▶ Stored data

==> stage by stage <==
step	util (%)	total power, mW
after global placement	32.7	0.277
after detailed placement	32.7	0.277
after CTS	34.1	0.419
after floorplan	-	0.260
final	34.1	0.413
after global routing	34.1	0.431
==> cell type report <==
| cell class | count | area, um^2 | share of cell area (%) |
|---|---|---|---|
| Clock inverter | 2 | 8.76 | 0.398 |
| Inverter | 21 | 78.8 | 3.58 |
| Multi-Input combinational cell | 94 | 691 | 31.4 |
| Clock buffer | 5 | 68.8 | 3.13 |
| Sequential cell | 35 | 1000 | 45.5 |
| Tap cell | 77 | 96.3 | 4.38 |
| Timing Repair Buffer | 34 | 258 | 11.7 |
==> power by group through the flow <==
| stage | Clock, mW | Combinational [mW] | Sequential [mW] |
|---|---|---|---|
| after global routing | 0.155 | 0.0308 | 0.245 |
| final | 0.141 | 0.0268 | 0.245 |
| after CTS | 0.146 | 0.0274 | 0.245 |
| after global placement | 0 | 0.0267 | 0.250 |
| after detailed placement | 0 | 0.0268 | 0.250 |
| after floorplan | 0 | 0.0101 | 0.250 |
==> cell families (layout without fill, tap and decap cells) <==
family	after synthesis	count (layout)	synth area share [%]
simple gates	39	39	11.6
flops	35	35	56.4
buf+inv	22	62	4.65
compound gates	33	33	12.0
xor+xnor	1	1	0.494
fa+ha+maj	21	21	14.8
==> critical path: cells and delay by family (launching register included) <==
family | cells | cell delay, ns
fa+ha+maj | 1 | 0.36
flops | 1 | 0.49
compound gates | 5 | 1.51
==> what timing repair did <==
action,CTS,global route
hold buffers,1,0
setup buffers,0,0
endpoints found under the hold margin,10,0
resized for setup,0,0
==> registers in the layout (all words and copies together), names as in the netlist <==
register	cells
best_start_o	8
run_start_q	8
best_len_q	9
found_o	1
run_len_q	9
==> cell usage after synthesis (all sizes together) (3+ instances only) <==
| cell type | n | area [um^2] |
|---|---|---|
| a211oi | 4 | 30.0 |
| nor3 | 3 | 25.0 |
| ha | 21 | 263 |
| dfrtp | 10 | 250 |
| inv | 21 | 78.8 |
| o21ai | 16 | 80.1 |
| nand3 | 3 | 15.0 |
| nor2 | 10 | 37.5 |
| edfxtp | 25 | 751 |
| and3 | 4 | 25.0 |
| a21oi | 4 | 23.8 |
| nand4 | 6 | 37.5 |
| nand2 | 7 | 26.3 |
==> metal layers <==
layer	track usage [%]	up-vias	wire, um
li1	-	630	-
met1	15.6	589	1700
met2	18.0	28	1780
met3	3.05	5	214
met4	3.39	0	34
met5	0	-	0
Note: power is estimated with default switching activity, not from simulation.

▶ Exercise details
Repeat the entries word for word. Skip none of them.

▶ Answer to the problem
==> stage by stage <==
step	util (%)	total power, mW
after global placement	32.7	0.277
after detailed placement	32.7	0.277
after CTS	34.1	0.419
after floorplan	-	0.260
final	34.1	0.413
after global routing	34.1	0.431
==> cell type report <==
| cell class | count | area, um^2 | share of cell area (%) |
|---|---|---|---|
| Clock inverter | 2 | 8.76 | 0.398 |
| Inverter | 21 | 78.8 | 3.58 |
| Multi-Input combinational cell | 94 | 691 | 31.4 |
| Clock buffer | 5 | 68.8 | 3.13 |
| Sequential cell | 35 | 1000 | 45.5 |
| Tap cell | 77 | 96.3 | 4.38 |
| Timing Repair Buffer | 34 | 258 | 11.7 |
==> power by group through the flow <==
| stage | Clock, mW | Combinational [mW] | Sequential [mW] |
|---|---|---|---|
| after global routing | 0.155 | 0.0308 | 0.245 |
| final | 0.141 | 0.0268 | 0.245 |
| after CTS | 0.146 | 0.0274 | 0.245 |
| after global placement | 0 | 0.0267 | 0.250 |
| after detailed placement | 0 | 0.0268 | 0.250 |
| after floorplan | 0 | 0.0101 | 0.250 |
==> cell families (layout without fill, tap and decap cells) <==
family	after synthesis	count (layout)	synth area share [%]
simple gates	39	39	11.6
flops	35	35	56.4
buf+inv	22	62	4.65
compound gates	33	33	12.0
xor+xnor	1	1	0.494
fa+ha+maj	21	21	14.8
==> critical path: cells and delay by family (launching register included) <==
family | cells | cell delay, ns
fa+ha+maj | 1 | 0.36
flops | 1 | 0.49
compound gates | 5 | 1.51
==> what timing repair did <==
action,CTS,global route
hold buffers,1,0
setup buffers,0,0
endpoints found under the hold margin,10,0
resized for setup,0,0
==> registers in the layout (all words and copies together), names as in the netlist <==
register	cells
best_start_o	8
run_start_q	8
best_len_q	9
found_o	1
run_len_q	9
==> cell usage after synthesis (all sizes together) (3+ instances only) <==
| cell type | n | area [um^2] |
|---|---|---|
| a211oi | 4 | 30.0 |
| nor3 | 3 | 25.0 |
| ha | 21 | 263 |
| dfrtp | 10 | 250 |
| inv | 21 | 78.8 |
| o21ai | 16 | 80.1 |
| nand3 | 3 | 15.0 |
| nor2 | 10 | 37.5 |
| edfxtp | 25 | 751 |
| and3 | 4 | 25.0 |
| a21oi | 4 | 23.8 |
| nand4 | 6 | 37.5 |
| nand2 | 7 | 26.3 |
==> metal layers <==
layer	track usage [%]	up-vias	wire, um
li1	-	630	-
met1	15.6	589	1700
met2	18.0	28	1780
met3	3.05	5	214
met4	3.39	0	34
met5	0	-	0
Note: power is estimated with default switching activity, not from simulation.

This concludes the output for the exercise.